◆ Problem statement ◆
Scan the records below for the line with "trace_record | 0.31 | 6 |" and the line with "0.315 | 0.48 |". Repeat those two lines and every line between them exactly, and nothing else.

◆ Extracted material ◆
□ □ □
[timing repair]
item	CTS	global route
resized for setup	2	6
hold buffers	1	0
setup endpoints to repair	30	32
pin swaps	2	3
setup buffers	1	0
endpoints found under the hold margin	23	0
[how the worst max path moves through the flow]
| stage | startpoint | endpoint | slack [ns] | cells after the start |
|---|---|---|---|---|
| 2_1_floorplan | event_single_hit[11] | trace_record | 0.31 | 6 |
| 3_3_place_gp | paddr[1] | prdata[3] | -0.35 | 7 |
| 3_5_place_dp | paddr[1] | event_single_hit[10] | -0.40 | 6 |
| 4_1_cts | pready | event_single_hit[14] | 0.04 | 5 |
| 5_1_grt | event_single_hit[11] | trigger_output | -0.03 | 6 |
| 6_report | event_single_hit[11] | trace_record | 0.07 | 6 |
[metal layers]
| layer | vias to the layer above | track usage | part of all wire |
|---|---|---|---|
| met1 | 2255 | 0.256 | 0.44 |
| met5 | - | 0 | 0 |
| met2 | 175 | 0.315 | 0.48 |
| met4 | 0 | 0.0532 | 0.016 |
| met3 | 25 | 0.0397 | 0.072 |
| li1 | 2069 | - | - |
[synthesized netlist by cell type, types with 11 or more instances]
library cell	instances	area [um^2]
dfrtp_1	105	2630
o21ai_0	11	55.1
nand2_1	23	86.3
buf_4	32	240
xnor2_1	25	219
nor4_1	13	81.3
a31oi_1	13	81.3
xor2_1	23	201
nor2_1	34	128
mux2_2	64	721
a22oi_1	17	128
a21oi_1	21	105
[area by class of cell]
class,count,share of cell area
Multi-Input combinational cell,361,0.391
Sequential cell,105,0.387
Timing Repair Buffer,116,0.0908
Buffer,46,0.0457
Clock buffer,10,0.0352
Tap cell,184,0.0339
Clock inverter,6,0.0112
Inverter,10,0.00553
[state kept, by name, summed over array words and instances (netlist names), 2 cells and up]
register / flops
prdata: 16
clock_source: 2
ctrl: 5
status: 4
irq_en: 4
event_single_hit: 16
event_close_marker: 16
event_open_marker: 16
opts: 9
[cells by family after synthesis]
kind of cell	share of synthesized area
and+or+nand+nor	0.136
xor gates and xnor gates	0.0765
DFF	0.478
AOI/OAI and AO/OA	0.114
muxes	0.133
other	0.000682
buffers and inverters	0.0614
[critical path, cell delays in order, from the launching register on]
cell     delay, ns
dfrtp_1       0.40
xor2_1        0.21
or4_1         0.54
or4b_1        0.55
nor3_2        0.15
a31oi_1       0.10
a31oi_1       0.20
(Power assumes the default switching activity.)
==> src/verilog/adcsf_regs.svh <==
// Register offsets, field positions, response codes and saturation limits of the converter control block.
// Assumes a 32-bit AXI4-Lite bus with one aligned word per register.
// Function
// - Sleep halt starts conversion once clock stopped
// - Done interrupt wakes CPU from sleep
// - Earlier wake: conversion continues, done still raised
// - No return to sleep without new halt
// - Other sleep modes leave enable unchanged
// - Result readable once done flag set
// - Single-ended result unsigned, 0x000 to 0x3FF
// - Differential result two's complement 0x200 to 0x1FF
// - Bit nine in high byte is sign
// - Differential result saturates at both full scales
// - Left adjust selects upper or lower ten bits
// - Same input allowed as both differential inputs
// - Adjust change shows immediately, even mid-conversion
// - Five-bit field selects input, pair and gain
// - Clearing enable terminates running conversion
`ifndef ADCSF_REGS_SVH
`define ADCSF_REGS_SVH

`define ADCSF_CTRL_OFF   8'h00
`define ADCSF_SEL_OFF    8'h04
`define ADCSF_RES_OFF    8'h08
`define ADCSF_STAT_OFF   8'h0C
`define ADCSF_MASK_OFF   8'h10
`define ADCSF_INFO_OFF   8'h14

`define ADCSF_CTRL_EN    0
`define ADCSF_CTRL_START 1
`define ADCSF_CTRL_FREE  2

`define ADCSF_SEL_LADJ   5

`define ADCSF_EV_DONE    0
`define ADCSF_EV_ABORT   1

`define ADCSF_RESP_OKAY  2'b00
`define ADCSF_RESP_SLVERR 2'b10

`define ADCSF_SE_MAX     12'sh3FF
`define ADCSF_DIFF_MAX   12'sh1FF
`define ADCSF_DIFF_MIN   12'shE00

`endif

==> src/verilog/adcsf_pkg.sv <==
// Types shared by the converter control block.
// Assumes the offsets and field positions come from adcsf_regs.svh.
`default_nettype none
package adcsf_pkg;

    typedef enum logic [1:0] {
        ST_IDLE = 2'b01,
        ST_CONV = 2'b10
    } adcsf_state_type;

    typedef enum logic [1:0] {
        GAIN_1   = 2'b00,
        GAIN_10  = 2'b01,
        GAIN_200 = 2'b10
    } adcsf_gain_type;

    typedef struct packed {
        adcsf_state_type state;
        logic            en;
        logic            free;
        logic [1:0]      refsel;
        logic [4:0]      chan;
        logic            ladj;
        logic [4:0]      lock_chan;
        logic [9:0]      code;
        logic            code_diff;
        logic [1:0]      stat;
        logic [1:0]      mask;
        logic            halt_d;
        logic            sleep_conv;
        logic            aw_got;
        logic [7:0]      aw_addr;
        logic            w_got;
        logic [31:0]     wdata;
        logic [3:0]      wstrb;
        logic            bvalid;
        logic [1:0]      bresp;
        logic            rvalid;
        logic [31:0]     rdata;
        logic [1:0]      rresp;
        logic            start_p;
        logic            abort_p;
        logic            wake_p;
    } adcsf_state_s_type;

endpackage
`default_nettype wire

==> src/verilog/adcsf_top.sv <==
// Converter control: sleep-triggered start, result saturation and adjust, AXI4-Lite registers.
// Assumes a SAR core that reports a signed raw value with a one-cycle done pulse.
//
// Decided for this implementation: the AXI4-Lite slave port and the address map.
`include "adcsf_regs.svh"
`timescale 1ns/1ps
`default_nettype none
module adcsf_top (
    // Clock and reset
    input  wire logic        SYS_CLK,
    input  wire logic        NRST,
    // AXI4-Lite slave
    input  wire logic [7:0]  AXI_AWADDR,
    input  wire logic        AXI_AWVALID,
    output logic             AXI_AWREADY,
    input  wire logic [31:0] AXI_WDATA,
    input  wire logic [3:0]  AXI_WSTRB,
    input  wire logic        AXI_WVALID,
    output logic             AXI_WREADY,
    output logic [1:0]       AXI_BRESP,
    output logic             AXI_BVALID,
    input  wire logic        AXI_BREADY,
    input  wire logic [7:0]  AXI_ARADDR,
    input  wire logic        AXI_ARVALID,
    output logic             AXI_ARREADY,
    output logic [31:0]      AXI_RDATA,
    output logic [1:0]       AXI_RRESP,
    output logic             AXI_RVALID,
    input  wire logic        AXI_RREADY,
    // Sleep controller
    input  wire logic        SLEEP_HALT,
    output logic             CPU_WAKE,
    // Converter core
    output logic             ANA_ENABLE,
    output logic             ANA_START,
    output logic             ANA_ABORT,
    output logic [4:0]       ANA_CHAN,
    output logic [1:0]       ANA_GAIN,
    output logic [1:0]       ANA_REF,
    output logic             ANA_DIFF,
    input  wire logic        ANA_DONE,
    input  wire logic [11:0] ANA_RAW,
    // Interrupt
    output logic             IRQ
);
    adcsf_pkg::adcsf_state_s_type q;
    adcsf_pkg::adcsf_state_s_type s_nxt;

    logic [9:0]  fmt_code;
    logic        w_fire;
    logic        halt_rise;
    logic        go;
    logic        from_sleep;
    logic        busy;
    logic [15:0] res_pair;
    logic [1:0]  stat_set;
    logic [1:0]  stat_clr;

    // Differential when the field points at a pair
    function automatic logic is_diff(input logic [4:0] ch);
        is_diff = (ch[4:3] != 2'b00) && (ch != 5'h1E) && (ch != 5'h1F);
    endfunction

    function automatic adcsf_pkg::adcsf_gain_type gain_of(input logic [4:0] ch);
        if (ch[4:3] == 2'b01) begin
            gain_of = ch[1] ? adcsf_pkg::GAIN_200 : adcsf_pkg::GAIN_10;
        end else begin
            gain_of = adcsf_pkg::GAIN_1;
        end
    endfunction

    function automatic logic addr_ok(input logic [7:0] a);
        addr_ok = (a == `ADCSF_CTRL_OFF) || (a == `ADCSF_SEL_OFF) ||
                  (a == `ADCSF_RES_OFF)  || (a == `ADCSF_STAT_OFF) ||
                  (a == `ADCSF_MASK_OFF) || (a == `ADCSF_INFO_OFF);
    endfunction

    function automatic logic [7:0] merge8(input logic [7:0] old, input logic [31:0] wd,
                                          input logic [3:0] st);
        merge8 = st[0] ? wd[7:0] : old;
    endfunction

    // Result pair built from the stored code and the live adjust bit
    function automatic logic [15:0] pack_res(input logic [9:0] c, input logic la);
        pack_res = la ? {c, 6'h00} : {6'h00, c};
    endfunction

    adcsf_fmt u_fmt (
        .raw  (ANA_RAW),
        .diff (is_diff(q.lock_chan)),
        .code (fmt_code)
    );

    assign busy        = (q.state == adcsf_pkg::ST_CONV);
    assign res_pair    = pack_res(q.code, q.ladj);
    assign w_fire      = q.aw_got && q.w_got && !q.bvalid;
    assign halt_rise   = SLEEP_HALT && !q.halt_d;

    assign AXI_AWREADY = !q.aw_got && !q.bvalid;
    assign AXI_WREADY  = !q.w_got && !q.bvalid;
    assign AXI_BVALID  = q.bvalid;
    assign AXI_BRESP   = q.bresp;
    assign AXI_ARREADY = !q.rvalid;
    assign AXI_RVALID  = q.rvalid;
    assign AXI_RDATA   = q.rdata;
    assign AXI_RRESP   = q.rresp;
    assign CPU_WAKE    = q.wake_p;
    assign ANA_ENABLE  = q.en;
    assign ANA_START   = q.start_p;
    assign ANA_ABORT   = q.abort_p;
    assign ANA_CHAN    = q.lock_chan;
    assign ANA_GAIN    = gain_of(q.lock_chan);
    assign ANA_REF     = q.refsel;
    assign ANA_DIFF    = is_diff(q.lock_chan);
    assign IRQ         = |(q.stat & q.mask);

    always_comb begin
        s_nxt       = q;
        go          = 1'b0;
        from_sleep  = 1'b0;
        stat_set    = 2'b00;
        stat_clr    = 2'b00;
        s_nxt.start_p = 1'b0;
        s_nxt.abort_p = 1'b0;
        s_nxt.wake_p  = 1'b0;
        s_nxt.halt_d  = SLEEP_HALT;
        // Address and data captured in either order
        if (AXI_AWVALID && !q.aw_got && !q.bvalid) begin
            s_nxt.aw_got  = 1'b1;
            s_nxt.aw_addr = AXI_AWADDR;
        end
        if (AXI_WVALID && !q.w_got && !q.bvalid) begin
            s_nxt.w_got = 1'b1;
            s_nxt.wdata = AXI_WDATA;
            s_nxt.wstrb = AXI_WSTRB;
        end
        if (q.bvalid && AXI_BREADY) begin
            s_nxt.bvalid = 1'b0;
        end
        if (w_fire) begin
            s_nxt.aw_got = 1'b0;
            s_nxt.w_got  = 1'b0;
            s_nxt.bvalid = 1'b1;
            s_nxt.bresp  = addr_ok(q.aw_addr) ? `ADCSF_RESP_OKAY : `ADCSF_RESP_SLVERR;
            if (q.aw_addr == `ADCSF_CTRL_OFF) begin
                if (q.wstrb[0]) begin
                    s_nxt.en   = q.wdata[`ADCSF_CTRL_EN];
                    s_nxt.free = q.wdata[`ADCSF_CTRL_FREE];
                    go         = q.wdata[`ADCSF_CTRL_START];
                end
            end else if (q.aw_addr == `ADCSF_SEL_OFF) begin
                {s_nxt.refsel, s_nxt.ladj, s_nxt.chan} = merge8({q.refsel, q.ladj, q.chan},
                                                                q.wdata, q.wstrb);
            end else if (q.aw_addr == `ADCSF_STAT_OFF) begin
                stat_clr = q.wstrb[0] ? q.wdata[1:0] : 2'b00;
            end else if (q.aw_addr == `ADCSF_MASK_OFF) begin
                s_nxt.mask = q.wstrb[0] ? q.wdata[1:0] : q.mask;
            end
        end
        // Sleep start only from an enabled, idle, single-mode converter with done unmasked
        if (halt_rise && q.en && s_nxt.en && !busy && !s_nxt.free && s_nxt.mask[`ADCSF_EV_DONE])
        begin
            go         = 1'b1;
            from_sleep = 1'b1;
        end
        case (q.state)
            adcsf_pkg::ST_IDLE: begin
                if (go && s_nxt.en) begin
                    s_nxt.state      = adcsf_pkg::ST_CONV;
                    s_nxt.lock_chan  = s_nxt.chan;
                    s_nxt.start_p    = 1'b1;
                    s_nxt.sleep_conv = from_sleep;
                end else begin
                    s_nxt.lock_chan  = s_nxt.chan;
                end
            end
            adcsf_pkg::ST_CONV: begin
                if (!s_nxt.en) begin
                    s_nxt.state      = adcsf_pkg::ST_IDLE;
                    s_nxt.abort_p    = 1'b1;
                    s_nxt.sleep_conv = 1'b0;
                    stat_set[`ADCSF_EV_ABORT] = 1'b1;
                end else if (ANA_DONE) begin
                    s_nxt.code      = fmt_code;
                    s_nxt.code_diff = is_diff(q.lock_chan);
                    stat_set[`ADCSF_EV_DONE] = 1'b1;
                    s_nxt.wake_p    = q.sleep_conv && SLEEP_HALT;
                    s_nxt.sleep_conv = 1'b0;
                    if (s_nxt.free) begin
                        s_nxt.lock_chan = s_nxt.chan;
                        s_nxt.start_p   = 1'b1;
                    end else begin
                        s_nxt.state     = adcsf_pkg::ST_IDLE;
                    end
                end
            end
            default: begin
                s_nxt.state = adcsf_pkg::ST_IDLE;
            end
        endcase
        // Hardware set wins over software clear
        s_nxt.stat = (q.stat & ~stat_clr) | stat_set;
        if (q.rvalid && AXI_RREADY) begin
            s_nxt.rvalid = 1'b0;
        end
        if (AXI_ARVALID && !q.rvalid) begin
            s_nxt.rvalid = 1'b1;
            s_nxt.rresp  = addr_ok(AXI_ARADDR) ? `ADCSF_RESP_OKAY : `ADCSF_RESP_SLVERR;
            if (AXI_ARADDR == `ADCSF_CTRL_OFF) begin
                s_nxt.rdata = {29'h0, q.free, busy, q.en};
            end else if (AXI_ARADDR == `ADCSF_SEL_OFF) begin
                s_nxt.rdata = {24'h0, q.refsel, q.ladj, q.chan};
            end else if (AXI_ARADDR == `ADCSF_RES_OFF) begin
                s_nxt.rdata = {16'h0, res_pair};
            end else if (AXI_ARADDR == `ADCSF_STAT_OFF) begin
                s_nxt.rdata = {30'h0, q.stat};
            end else if (AXI_ARADDR == `ADCSF_MASK_OFF) begin
                s_nxt.rdata = {30'h0, q.mask};
            end else if (AXI_ARADDR == `ADCSF_INFO_OFF) begin
                s_nxt.rdata = {29'h0, q.code_diff, q.sleep_conv, busy};
            end else begin
                s_nxt.rdata = 32'h0;
            end
        end
    end

    always_ff @(posedge SYS_CLK) begin
        if (!NRST) begin
            q       <= '0;
            q.state <= adcsf_pkg::ST_IDLE;
        end else begin
            q <= s_nxt;
        end
    end
endmodule // adcsf_top
`default_nettype wire

==> src/verilog/adcsf_fmt.sv <==
// Saturation of the raw converter value into a 10-bit result code.
// Assumes the raw value is a signed estimate wider than the result.
`include "adcsf_regs.svh"
`timescale 1ns/1ps
`default_nettype none
module adcsf_fmt (
    // Raw value and mode
    input  wire logic signed [11:0] raw,
    input  wire logic               diff,
    // Result code
    output logic             [9:0]  code
);
    always_comb begin
        if (diff) begin
            if (raw > `ADCSF_DIFF_MAX) begin
                code = 10'h1FF;
            end else if (raw < `ADCSF_DIFF_MIN) begin
                code = 10'h200;
            end else begin
                code = raw[9:0];
            end
        end else begin
            if (raw < 12'sh000) begin
                code = 10'h000;
            end else if (raw > `ADCSF_SE_MAX) begin
                code = 10'h3FF;
            end else begin
                code = raw[9:0];
            end
        end
    end
endmodule // adcsf_fmt
`default_nettype wire

==> config.mk <==
export PLATFORM = sky130hd
export DESIGN_NAME = adcsf_top
export DESIGN_NICKNAME = d
export VERILOG_FILES = /design/src/verilog/adcsf_pkg.sv /design/src/verilog/adcsf_top.sv /design/src/verilog/adcsf_fmt.sv
export VERILOG_INCLUDE_DIRS = /design/src /design/src/verilog
export SDC_FILE = /design/constraint.sdc
export NUM_CORES = 1
export LEC_CHECK = 0
export BUFFER_PORTS_ARGS = -buffer_cell sky130_fd_sc_hd__clkbuf_2
export CORE_UTILIZATION = 25
export CTS_CLUSTER_DIAMETER = 100
export DETAILED_ROUTE_END_ITERATION = 10
export PLACE_DENSITY = 0.56
export SKIP_LAST_GASP = 1
export SYNTH_ARGS = -nofsm -noshare
export SYNTH_HDL_FRONTEND = slang
export SYNTH_SLANG_ARGS = --single-unit
==> constraint.sdc <==
create_clock -name SYS_CLK -period 4.7 [get_ports SYS_CLK]
set_clock_uncertainty 0.1 [all_clocks]
set_input_delay 0.47 -clock SYS_CLK [delete_from_list [all_inputs] [get_ports SYS_CLK]]
set_output_delay 0.47 -clock SYS_CLK [all_outputs]
set_load 0.1 [all_outputs]
==> run metrics <==
post-layout util=30.2%; number of cells on the critical path=5; Hold WC Path Type=input port to flop; Distinct cells, synth=between 50 and 60; met2 WL post-DR=around 4800 um; Peak VDD IR=0.157 mV; initial cell density of the core=26.1%; Synth Instances=455; XOR/XNOR Fraction of Synth Area=0%; reg-to-reg endpoint=q[102]; Die Y=about 130 um; Post-Synthesis Mean Instance Area=8.46 sq um; RSZ-0062 raised after global routing=false; initial antenna violation count=0; clock-pin transition on the worst setup and hold timing paths=0.06 ns; largest net degree at the start of global routing=31; simple-gate share of the synthesized area=a little over a fifth; post-DR vias/cell=roughly 4.7; CP Launch Point=q[83]; ANT cells=0; die extent in x=126 um; Detailed Place HPWL=7320 um; Worst setup SP type=flop; met3 routed WL=479 um; sink count of the clock tree=76; maxcap violations=0; fmax=322 MHz; Post-route DRC=0; Slew Limit Fails=0; pwr dens=376 mW/mm^2; critical path type=flop to flop; crit end category=flop; FF-to-FF path depth=5; clock buffer depth=2; CP arrival=3.21 ns; first-pass GRT wire length=15600 um; ANT nets after route=0; Port Buffers=83; synthesized cell area=0.00385 sq mm; Crit path required time=4.80 ns; Main synth FF type=dfxtp_1; std cell rows=44; Post-Synth Adder-Cell Area=0.650%; CTS tree=built; max layer used=met4; Root Buffer=clkbuf_16; part of the Yosys area used for sequential elements=39.5%; detailed-route via count=3274; Worst Tran Pin Value=0.930 ns; period utilisation layout=66.1%; die outline area=between 0.015 and 0.02 sq mm; Hold Buf Count CTS=0; status=complete, no violations; Met1 Routed Length=4280 um; Yosys reg bits=76; Setup-failing EPs final=0; Final Hold Viols=0; hold depth=2; mux contribution to synthesized area=5.56%; first-iteration detailed-routing DRC count=228; core outline area=0.0148 sq mm; fin crit period=3.11 ns; Worst Path Max Fanout=9; max incr delay on CP=0.81 ns; worst-path cell chain=or4_4 -> nor4_4 -> mux2i_1 -> a21boi_1 -> a21oi_1; Slowest cell on crit path=mux2i_1; num ports=~130; crit path capture=q[102]; vias in the first global route=3057; DRT Pass-1 Iters=4; post-synthesis async set-or-reset flop share=0%; layout cell share with drive strength beyond 1=24.1%; GRT Overall Usage=12.3%; Layout area overhead=16.0%; global route overflow=0; FF-to-FF Start=q[83]; Final Wtd Congestion=0.754; Crit path buffers/inverters=0; Slew HR=37.4%; TNS Setup=0 ns; largest family of logic cells by synthesized area=simple AND/OR/NAND/NOR gates; H-Tree Depth=3; Compound-Gate Fraction of Synth Area=19.8%; Reg2Reg Setup Slack=1.59 ns; number of CTS-inserted buffers=9; nets=577; Ys Warns=0; worst skew pair latency=0.33 ns; Setup Buffers After CTS=0; Post-synth EDFFs=0; wire per inst=13.9 um; final wirelength=9640 um; post_cts resized=0; CP top delay family=simple AND/OR/NAND/NOR gates; Leak=1.78 nW
## worst min path at each step
stage / slack [ns] / to / start
3_5_place_dp: 0.35 / q[49] / q[49]
3_3_place_gp: 0.34 / q[78] / q[78]
4_1_cts: 0.21 / AXI_RVALID / AXI_RREADY
6_report: 0.22 / AXI_RVALID / AXI_RREADY
2_1_floorplan: 0.33 / q[48] / q[48]
5_1_grt: 0.23 / AXI_RVALID / AXI_RREADY
## layout make-up
cell class / count / area (sq um)
clock inverters: 5 / 83.8
clock buffers: 11 / 243
flip-flops and latches: 76 / 1520
fillers: 1590 / 10300
multi-input cells: 314 / 1890
well taps: 184 / 230
inverters: 16 / 60.1
repair buffers: 85 / 430
## cells by family (layout without fill, tap and decap cells)
kind of cell             Yosys count  count (layout)
buffers and inverters             82             117
AO/OA/AOI/OAI                    122             122
multiplexers                      20              20
AND/OR/NAND/NOR                  152             152
other                              1              18
flip-flops                        76              76
adder cells (fa/ha/maj)            2               2
## power by group
group | switching (mW) | internal, mW
sequential | 0.0186 | 0.663
combinational | 0.202 | 0.0474
clock | 0.265 | 0.481
## registers in the layout (all words and copies together) (netlist names)
| name | cells |
|---|---|
| AXI_RVALID | 1 |
| AXI_RDATA | 16 |
| AXI_BRESP | 1 |
| ANA_ABORT | 1 |
| AXI_BVALID | 1 |
| q | 45 |
| ANA_ENABLE | 1 |
| AXI_RRESP | 1 |
| ANA_START | 1 |
| ANA_CHAN | 5 |
| CPU_WAKE | 1 |
| ANA_REF | 2 |
## synthesized netlist by cell type (3+ instances only)
cell | number | area share (%)
dfxtp_1 | 76 | 40
nand2_1 | 57 | 5.6
a21oi_1 | 54 | 7.0
buf_4 | 43 | 8.4
nor2_1 | 27 | 2.6
o21ai_0 | 22 | 2.9
clkbuf_1 | 16 | 1.6
inv_1 | 16 | 1.6
and2_1 | 9 | 1.5
mux2i_1 | 9 | 2.3
a221oi_1 | 8 | 1.8
a22oi_1 | 8 | 1.6
nand3_1 | 8 | 1.0
nand2b_1 | 7 | 1.1
mux2_2 | 6 | 1.8
o21a_1 | 6 | 1.2
mux2_1 | 5 | 1.5
nor3_1 | 5 | 0.65
nor4_1 | 5 | 0.81
nor4b_1 | 5 | 1.1
a21boi_0 | 4 | 0.78
a311oi_1 | 3 | 0.68
and3_1 | 3 | 0.49
buf_2 | 3 | 0.39
buf_6 | 3 | 0.88
or3_1 | 3 | 0.49
## metrics by stage
stage	area, sq um	cells	total power, mW	hold slack (ns)	worst slack [ns]
6_report	4460	691	1.68	0.221	1.59
5_1_grt	4460	691	1.74	0.226	1.43
4_1_cts	4460	691	1.70	0.213	1.60
3_5_place_dp	4140	675	0.946	0.350	1.60
3_3_place_gp	4140	675	0.943	0.344	1.74
2_1_floorplan	3910	472	0.918	0.332	1.50
## per-layer routing
layer | up-vias | global-route usage, %
li1 | 1650 | -
met1 | 1539 | 14.8
met2 | 78 | 21.4
met3 | 7 | 3.99
met4 | 0 | 2.55
met5 | - | 0
## cell usage in the layout, fill, tap and decap left out, drive strengths merged, types with 3 or more instances in the layout
master,netlist,routed
inv,16,17
nand3,8,8
nor2,27,27
nor3,6,6
a21boi,5,5
or3,3,3
clkbuf,16,94
and2,9,9
mux2i,9,9
dfxtp,76,76
nor4,8,8
conb,1,18
or4,3,3
o21a,6,6
nor4b,6,6
nand2b,7,7
nand2,57,57
a21oi,55,55
mux2,11,11
a221oi,8,8
and3,3,3
o21ai,22,22
a311oi,3,3
a22oi,8,8
## worst reg2reg max path, delay by kind of cell, from the launching register on
kind             cells  cell delay [ns]
AO/OA/AOI/OAI        2             0.62
flip-flops           1             0.31
multiplexers         1             0.82
AND/OR/NAND/NOR      2             1.14
Note: power is estimated with default switching activity, not from simulation.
□ □ □
◆ Result of the exercise ◆
| 2_1_floorplan | event_single_hit[11] | trace_record | 0.31 | 6 |
| 3_3_place_gp | paddr[1] | prdata[3] | -0.35 | 7 |
| 3_5_place_dp | paddr[1] | event_single_hit[10] | -0.40 | 6 |
| 4_1_cts | pready | event_single_hit[14] | 0.04 | 5 |
| 5_1_grt | event_single_hit[11] | trigger_output | -0.03 | 6 |
| 6_report | event_single_hit[11] | trace_record | 0.07 | 6 |
[metal layers]
| layer | vias to the layer above | track usage | part of all wire |
|---|---|---|---|
| met1 | 2255 | 0.256 | 0.44 |
| met5 | - | 0 | 0 |
| met2 | 175 | 0.315 | 0.48 |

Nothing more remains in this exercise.